▶ **Source data**:
##############################

This is an optimization exercise on Yosys and OpenROAD, whose aim is small area, a short achievable clock period and few clock cycles per item, not a production implementation.
Where RTL was checked, it was by simulation tests only, not by an equivalence proof against the original.
No activity file was given, so power comes from the tool's default toggle rates.

// moving_average_deviation_alarm
module moving_average_deviation_alarm #(
  parameter int WINDOW_SIZE = mada_pkg::WINDOW_SIZE_DEFAULT
) (
  input  logic        clk,
  input  logic        rst,
  input  logic        in_valid,
  output logic        in_stall,
  input  logic [11:0] sample,
  output logic        out_valid,
  input  logic        out_stall,
  output logic [11:0] average,
  output logic [11:0] deviation,
  output logic        alarm,
  output logic        report_due,
  output logic        initialized,
  input  logic        cfg_valid,
  output logic        cfg_ready,
  input  logic [3:0]  cfg_index,
  input  logic [11:0] cfg_data
);
  localparam logic [351:0] DIV_HI = 352'b1100011001011000000000101110010111011001100110101100100101001100101010000000010011001011100100110011000110010010000110010100000000000111100101101110011001011011001000110011001001100000000010110010110101001100101001100100010001100100100000000000111001011001100110010010110010000100110010001000000000001100101100010011001000011001000000011001000000000000;
  localparam logic [191:0] DIV_LO = 192'b110001110000101100101011101010101001101000100100100011100010100001100000011100011011011010011001011000010100010011010010010001010000001100001011001010001001001000000100000011000010000001000000;
  localparam logic [255:0] DIV_C = 256'b0000000000000000000000000000000000000000000000000000000000000000000000000000000000000000000000000000000000001011101010011000010000000000000010101001100001000011000000000000100110000100001100100000000000001000010000110010000100000000000001000011001000010000;
  ...
Size: roughly 1,700 cells after synthesis, ~490 flip-flops, ~22,000 sq um of cells after synthesis.
clock: 5.5 ns
lec_check: 0
cap_margin: 20
core_margin: 2
core_utilization: 65
cts_cluster_diameter: 70
cts_cluster_size: 25
setup_slack_margin: 2.7
slew_margin: 20
standard.sh (not shown) runs the stock make flow with config.mk's settings and CLKGATE_MAP_FILE= SYNTH_SCRIPT=/design/flow/synth_recipe.tcl, a recipe that flattens the netlist after the stock synthesis.
==> flow/flow/run.sh <==
#!/bin/bash
# The standard layout (standard.sh: ORFS synthesis to finish), except that
# buffer_ports puts sky130_fd_sc_hd__buf_2 cells on the input and output ports
# instead of its default choice (sky130_fd_sc_hd__clkdlybuf4s50_1).
# make's full output goes to standard.log; ORFS keeps each step's log under
# orfs/logs/.
set -o pipefail
export BUFFER_PORTS_ARGS="-buffer_cell sky130_fd_sc_hd__buf_2"
bash standard.sh > standard.log 2>&1
The starting point finished clean.
Testbench counts at the start, summed over its fixed seeds: cycles 3,240, items 3,200.
Change:
==> flow/run.sh (new file) <==
#!/bin/bash
# synth_recipe.tcl (not shown) runs the flow's synth.tcl, then flattens the netlist and writes it again
# the make line also repeats each setting of config.mk as NAME=value (left out here)
make -C /OpenROAD-flow-scripts/flow DESIGN_CONFIG=/design/flow/config.mk WORK_HOME=/design/flow/orfs CLKGATE_MAP_FILE= SYNTH_SCRIPT=/design/flow/synth_recipe.tcl finish
--- a/flow/config.mk
+++ b/flow/config.mk
@@ -6,9 +6,9 @@
 export NUM_CORES = 4
 export LEC_CHECK = 0
-export CAP_MARGIN = 20
+export CAP_MARGIN = 10
 export CORE_MARGIN = 2
 export CORE_UTILIZATION = 65
-export CTS_CLUSTER_DIAMETER = 70
-export CTS_CLUSTER_SIZE = 25
+export CTS_CLUSTER_DIAMETER = 80
+export CTS_CLUSTER_SIZE = 30
 export SETUP_SLACK_MARGIN = 2.7
-export SLEW_MARGIN = 20
+export SLEW_MARGIN = 10
removed: flow/flow/run.sh
removed: flow/standard.sh
Result: The changed run completed with no timing, DRC or antenna violations; first-iteration DRC count goes up by 12%; clock-buffer cell count fell by 5; clock skew grows by 0.0031 ns; via count stays flat; non-clock buffer count grows by 13; worst setup slack loses 0.049 ns; wire length is about the same; global-route usage rises by 0.23 points; utilization increases by 0.50 points.

========
Another version of the RTL of moving_average_deviation_alarm (not shown whole).
For scale: ~480 flip-flops, roughly 21,000 um^2 of cells after synthesis.
make LEC_CHECK=0 CAP_MARGIN=20 CORE_MARGIN=2 CORE_UTILIZATION=40 SETUP_SLACK_MARGIN=3.0 SLEW_MARGIN=20 finish   # period 5.5 ns
run.sh (not shown) runs the stock make flow with config.mk's settings and CLKGATE_MAP_FILE= SYNTH_SCRIPT=/design/flow/synth_recipe.tcl, a recipe that flattens the netlist after the stock synthesis.
Stock flow here: none of the scripts above is used.
The baseline passed the timing, design-rule and antenna checks.
Then changed:
Settings changed: SETUP_SLACK_MARGIN 3.0 to 2.0.
Outcome: Routed wire length came out lower by 4.0%. Power came out lower by 5.5%. Final area came out lower by 4.2%. Worst setup slack is better by 0.011 ns. Clock power came out lower by 6.9%. Synthesized cell count stays the same. Utilization came out lower by 2.1 points. Die area is unchanged. Fmax is about the same. Sequential share of layout area came out higher by 2.3 points.
Function was not checked in any run of this note: the RTL went through the layout flow alone.

========
## build 25
The RTL this note starts from:
==> flow/design.v <==
package mada_pkg;
  localparam int WINDOW_SIZE_DEFAULT = 20;
  localparam int SAMPLE_W            = 12;
  localparam int PERIOD_W            = 8;
  localparam int CFG_INDEX_W         = 4;
  localparam int CFG_DATA_W          = 12;
endpackage
module moving_average_deviation_alarm #(
  parameter int WINDOW_SIZE = mada_pkg::WINDOW_SIZE_DEFAULT
) (
  input  logic        clk,
  input  logic        rst,
  input  logic        in_valid,
  output logic        in_stall,
  input  logic [11:0] sample,
  output logic        out_valid,
  input  logic        out_stall,
  output logic [11:0] average,
  output logic [11:0] deviation,
  output logic        alarm,
  output logic        report_due,
  output logic        initialized,
  input  logic        cfg_valid,
  output logic        cfg_ready,
  input  logic [3:0]  cfg_index,
  input  logic [11:0] cfg_data
);
  localparam logic [351:0] DIV_HI = 352'b1100011001011000000000101110010111011001100110101100100101001100101010000000010011001011100100110011000110010010000110010100000000000111100101101110011001011011001000110011001001100000000010110010110101001100101001100100010001100100100000000000111001011001100110010010110010000100110010001000000000001100101100010011001000011001000000011001000000000000;
  localparam logic [383:0] DIV_Y = 384'b000000000000000000000000000000000000000000000000000000000000000000000000000000000000000000000000000000000000000000000000000000000000000000000000000000000000000000000000111000110100110011110010110001110000101100101011101010101001101000100100100011100010100001100000011100011011011010011001011000010100010011010010010001010000001100001011001010001001001000000100000011000010000001000000;
  logic [11:0] thr, vlo, vhi;
  logic [7:0]  per;
  assign cfg_ready = 1'b1;
  always_ff @(posedge clk) begin
    if (rst) begin
      thr <= 12'd32;
      vlo <= 12'd16;
      vhi <= 12'd1600;
      per <= 8'd10;
    end else if (cfg_valid) begin
      case (cfg_index)
        4'd0: thr <= cfg_data;
        4'd1: vlo <= cfg_data;
        4'd2: vhi <= cfg_data;
        4'd3: per <= cfg_data[7:0];
        default: ;
      endcase
    end
  end
  logic        adv, acc;
  logic        skid_v;
  logic [11:0] skid_d;
  logic [11:0] in_w, sbi;
  logic [10:0] dhi;
  logic [5:0]  yi;
  assign adv      = !(out_valid && out_stall);
  assign in_stall = skid_v;
  assign acc      = in_valid && !skid_v;
  always_ff @(posedge clk) begin
    if (rst) skid_v <= 1'b0;
    else     skid_v <= !adv && (skid_v || acc);
  end
  always_ff @(posedge clk) begin
    if (!skid_v) skid_d <= sample;
  end
  assign in_w = skid_v ? skid_d : sample;
  assign sbi  = {~in_w[11], in_w[10:0]};
  assign dhi  = DIV_HI[11*sbi[11:7] +: 11];
  assign yi   = {3'd0, dhi[2:0]} + {1'b0, sbi[6:2]};
  logic        v0;
  logic [11:0] s0;
  logic [7:0]  qh0;
  logic [5:0]  y0;
  logic [7:0]  cnt;
  logic [5:0]  dy;
  logic [7:0]  q0;
  logic [4:0]  r0;
  logic        inr0, rep0;
  always_ff @(posedge clk) begin
    if (rst) v0 <= 1'b0;
    else if (adv) v0 <= skid_v || acc;
  end
  always_ff @(posedge clk) begin
    if (adv) begin
      s0  <= in_w;
      qh0 <= dhi[10:3];
      y0  <= yi;
    end
  end
  assign dy = DIV_Y[6*y0 +: 6];
  assign q0 = qh0 + {5'd0, dy[5:3]};
  assign r0 = {dy[2:0], s0[1:0]};
  logic [4:0]        rtail_n;
  logic signed [5:0] dr0;
  assign dr0  = $signed({1'b0, r0}) - $signed({1'b0, rtail_n});
  assign inr0 = ($signed(s0) > $signed(vlo)) && ($signed(s0) < $signed(vhi));
  assign rep0 = (cnt >= per);
  always_ff @(posedge clk) begin
    if (rst) cnt <= 8'd0;
    else if (adv && v0) cnt <= rep0 ? 8'd1 : cnt + 8'd1;
  end
  logic        v1, inr1, rep1;
  logic [7:0]  q1;
  logic [4:0]  r1;
  logic signed [5:0] dr1;
  logic [11:0] s1;
  always_ff @(posedge clk) begin
    if (rst) v1 <= 1'b0;
    else if (adv) v1 <= v0;
  end
  always_ff @(posedge clk) begin
    if (adv) begin
      q1   <= q0;
      r1   <= r0;
      dr1  <= dr0;
      s1   <= s0;
      inr1 <= inr0;
      rep1 <= rep0;
    end
  end
  logic [7:0]        wq [0:19];
  logic [4:0]        wr [0:19];
  logic [4:0]        kcnt;
  logic              kfull;
  logic              filled;
  logic [4:0]        R;
  logic              fill, upd, push;
  logic [7:0]        qt_n;
  logic signed [6:0] rx;
  logic              cp, cn;
  logic [4:0]        rn;
  logic [8:0]        x1;
  assign fill  = v1 && !filled && inr1;
  assign upd   = v1 && filled;
  assign push  = adv && v1;
  assign qt_n    = !push ? wq[19] : (fill ? q1 : (kfull ? wq[18] : wq[19]));
  assign rtail_n = !push ? wr[19] : (fill ? r1 : (kfull ? wr[18] : wr[19]));
  assign rx    = $signed({2'b0, R}) + 7'(dr1);
  assign cn    = rx[6];
  assign cp    = !rx[6] && (rx >= 7'sd20);
  assign rn    = cn ? 5'(rx + 7'sd20) : (cp ? 5'(rx - 7'sd20) : rx[4:0]);
  assign x1    = {1'b0, q1} - {1'b0, wq[19]};
  always_ff @(posedge clk) begin
    if (push) begin
      wq[0] <= q1;
      wr[0] <= r1;
      for (int i = 1; i < 19; i++) begin
        wq[i] <= wq[i-1];
        wr[i] <= wr[i-1];
      end
      wq[19] <= qt_n;
      wr[19] <= rtail_n;
    end
  end
  always_ff @(posedge clk) begin
    if (rst) filled <= 1'b0;
    else if (adv && fill) filled <= 1'b1;
  end
  always_ff @(posedge clk) begin
    if (adv) begin
      if (fill) begin
        kcnt  <= 5'd0;
        kfull <= 1'b0;
        R     <= 5'd0;
      end else if (upd) begin
        R <= rn;
        if (!kfull) kcnt <= kcnt + 5'd1;
        if (kcnt == 5'd18) kfull <= 1'b1;
      end
    end
  end
  logic        v2, fill2, upd2, cp2, cn2, rep2, init2;
  logic [8:0]  x2;
  logic [11:0] s2;
  logic [11:0] Q;
  always_ff @(posedge clk) begin
    if (rst) v2 <= 1'b0;
    else if (adv) v2 <= v1;
  end
  always_ff @(posedge clk) begin
    if (adv) begin
      fill2 <= fill;
      upd2  <= upd;
      x2    <= x1;
      cp2   <= cp;
      cn2   <= cn;
      s2    <= s1;
      rep2  <= rep1;
      init2 <= filled || fill;
    end
  end
  always_ff @(posedge clk) begin
    if (adv) begin
      if (fill2) Q <= {~s2[11], s2[10:0]};
      else if (upd2) Q <= Q + {{3{x2[8]}}, x2} + {11'd0, cp2} - {11'd0, cn2};
    end
  end
  logic        v3, upd3, rep3, init3, rnz3;
  logic [11:0] s3;
  always_ff @(posedge clk) begin
    if (rst) v3 <= 1'b0;
    else if (adv) v3 <= v2;
  end
  always_ff @(posedge clk) begin
    if (adv) begin
      upd3  <= upd2;
      s3    <= s2;
      rep3  <= rep2;
      init3 <= init2;
      rnz3  <= (R != 5'd0);
    end
  end
  logic        corr, dneg, zero, thr0, junk0, junk1, junk2;
  logic [11:0] sb3, avgb, dx;
  logic [12:0] d;
  logic [11:0] dev;
  logic [13:0] ua, ub, uc, va, vb, vc, s1v, c1v, s2v, c2v, t1, t2;
  assign corr = !Q[11] && rnz3;
  assign sb3  = {~s3[11], s3[10:0]};
  assign avgb = Q + {11'd0, corr};
  assign {d, junk0} = {1'b0, sb3, 1'b1} + {1'b1, ~Q, !corr};
  assign dneg = d[12];
  assign dx   = dneg ? ~d[11:0] : d[11:0];
  assign thr0 = (thr == 12'd0);
  assign zero = !upd3 || (s3 == 12'd0) || (Q == 12'h800 && !corr) || (Q == 12'h7FF && corr);
  assign dev  = zero ? 12'd0 : dx + {11'd0, dneg};
  assign ua  = {2'b00, sb3};
  assign ub  = {2'b11, ~Q};
  assign uc  = {2'b11, ~thr};
  assign s1v = ua ^ ub ^ uc;
  assign c1v = (ua & ub) | (ua & uc) | (ub & uc);
  assign {t1, junk1} = {s1v, 1'b1} + {c1v[12:0], !corr, 1'b1};
  assign va  = {2'b00, avgb};
  assign vb  = {2'b11, ~sb3};
  assign vc  = {2'b11, ~thr};
  assign s2v = va ^ vb ^ vc;
  assign c2v = (va & vb) | (va & vc) | (vb & vc);
  assign {t2, junk2} = {s2v, 1'b1} + {c2v[12:0], 1'b1, 1'b1};
  always_ff @(posedge clk) begin
    if (rst) out_valid <= 1'b0;
    else if (adv) out_valid <= v3;
  end
  always_ff @(posedge clk) begin
    if (adv) begin
      average     <= upd3 ? (avgb ^ 12'h800) : 12'd0;
      deviation   <= dev;
      alarm       <= thr0 || (!zero && (!t1[13] || !t2[13]));
      report_due  <= rep3;
      initialized <= init3;
    end
  end
endmodule
Settings: LEC_CHECK=0, CAP_MARGIN=20, CORE_MARGIN=2, CORE_UTILIZATION=65, CTS_BUF_LIST=sky130_fd_sc_hd__clkbuf_4 sky130_fd_sc_hd__clkbuf_8, SETUP_SLACK_MARGIN=2.5, SLEW_MARGIN=20; clock period 5.5 ns.
Build 25 finished all stages; the layout is clean.
Input changes introduced in build 78 (baseline for comparison: build 25):
# build 25
export LEC_CHECK = 0
export CAP_MARGIN = 20
export CORE_MARGIN = 2
export CORE_UTILIZATION = 65
export CTS_BUF_LIST = sky130_fd_sc_hd__clkbuf_4 sky130_fd_sc_hd__clkbuf_8
export SETUP_SLACK_MARGIN = 2.5
export SLEW_MARGIN = 20
create_clock -name core_clock -period 5.5 [get_ports {clk}]
# build 78
export LEC_CHECK = 0
export CAP_MARGIN = 20
export CORE_MARGIN = 2
export CORE_UTILIZATION = 40
export SETUP_SLACK_MARGIN = 2.5
export SLEW_MARGIN = 20
create_clock -name core_clock -period 5.5 [get_ports {clk}]
Notes after the runs:
On total iterations of the first detailed-routing run, the higher figure sits with build 25, not build 78. Against build 25, internal power in build 78 came out worse. Total power delta for build 78 relative to build 25: 3.2% higher. What build 78 reported for HPWL after detailed placement has to be multiplied by 0.922 to get the figure for build 25. Build 78 finished every step from synthesis to the final layout, and the layout passed the timing, design-rule and antenna checks. Compared to build 25, build 78 leaves more free space in the core. Termination of the worst setup path = alarm: build 25; termination of the worst setup path = deviation[10]: build 78.
Changes in build 83 relative to build 78:
# build 78
export LEC_CHECK = 0
export CAP_MARGIN = 20
export CORE_MARGIN = 2
export CORE_UTILIZATION = 40
export SETUP_SLACK_MARGIN = 2.5
export SLEW_MARGIN = 20
create_clock -name core_clock -period 5.5 [get_ports {clk}]
# build 83
export LEC_CHECK = 0
export CAP_MARGIN = 20
export CORE_MARGIN = 2
export CORE_UTILIZATION = 65
export SETUP_SLACK_MARGIN = 2.5
export SLEW_MARGIN = 20
create_clock -name core_clock -period 5.5 [get_ports {clk}]
Status | build 78 and build 83 | clean
Build 83 ends up with a combined global-route utilization of all metal layers that is 9.2 points higher than in build 78.
or4_4 as the cell with the largest stage delay on the worst path was reported by build 78, and fa_1 by build 83.
Maximum frequency up about 2% in build 83 wrt build 78
Build 78 → build 83: slack of the critical path shows an increase of 0.066 ns; met2 usage in global routing shows an increase of 16 points; overall power of the completed layout shows a reduction of 0.34%; power dissipated by switching net loads shows a reduction of about 0.7%.
Combinational share of power: build 78 and build 83 compared, lower one is build 78
Changes in build 14 relative to build 83:
# build 83
export LEC_CHECK = 0
export CAP_MARGIN = 20
export CORE_MARGIN = 2
export CORE_UTILIZATION = 65
export SETUP_SLACK_MARGIN = 2.5
export SLEW_MARGIN = 20
create_clock -name core_clock -period 5.5 [get_ports {clk}]
# build 14
export LEC_CHECK = 0
export CAP_MARGIN = 20
export CORE_MARGIN = 2
export CORE_UTILIZATION = 40
export SETUP_SLACK_MARGIN = 3.0
export SLEW_MARGIN = 20
create_clock -name core_clock -period 5.5 [get_ports {clk}]
## What came out
Per the final summary, build 14 finished and its layout is clean on timing, DRC and antenna. The lower placer's final routability congestion estimate came out of build 83. The run with more routed wire is build 14, not build 83. Diff build 83 and build 14: layout buffer count excluding clock buffers higher in build 14.
No run of this note included a check of the RTL's function; only the layout flow was run.

==> afterwards: timing with drivers on the ports <==
In the flow no input, the clock included, has a driving cell. The finished layouts below were timed again as built, in two steps.
Step 1, drivers: a clkbuf_16 drives clk and a buf_2 each remaining input, both assumed.
Step 2 also shifts input and output timing later by t, the mid clock arrival at the registers, as if the neighbouring blocks saw the same clock.
a / b / c = ideal / step 1 / step 2; a / b = the first two.
run | shift t [ns] | setup WS [ns] | worst setup path at the end | clock arrival spread, ns | cell pins on the clock port's net
the first run of note 1 | 0.637 | 2.750 / 2.750 / 2.317 | input to register | 0.025 / 0.026 | 1
the second run of note 1 | 0.595 | 2.701 / 2.730 / 2.135 | input to register | 0.020 / 0.021 | 1
the first run of note 2 | 0.649 | 0.093 / 0.093 / 0.093 | register to register | 0.061 / 0.061 | 1
the second run of note 2 | 0.641 | 0.104 / 0.104 / 0.104 | register to register | 0.023 / 0.022 | 1
build 25 | 0.648 | 2.228 / 2.228 / 2.017 | input to register | 0.045 / 0.046 | 1
build 78 | 0.649 | 2.172 / 2.172 / 1.922 | input to register | 0.033 / 0.033 | 1
build 83 | 0.639 | 2.238 / 2.238 / 1.928 | input to register | 0.014 / 0.015 | 1
build 14 | 0.643 | 2.279 / 2.279 / 2.224 | input to register | 0.012 / 0.012 | 1
After both steps every run listed still meets setup and hold. The setup slack of the second run of note 1, which loses most, moves by +0.029 ns with the drivers and by -0.566 ns with both steps.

##############################

▶ **What you need to do**: If a line of the material contains the word "each", pick it out and copy it.

▶ **Written answer**:
# make's full output goes to standard.log; ORFS keeps each step's log under
# the make line also repeats each setting of config.mk as NAME=value (left out here)
Step 1, drivers: a clkbuf_16 drives clk and a buf_2 each remaining input, both assumed.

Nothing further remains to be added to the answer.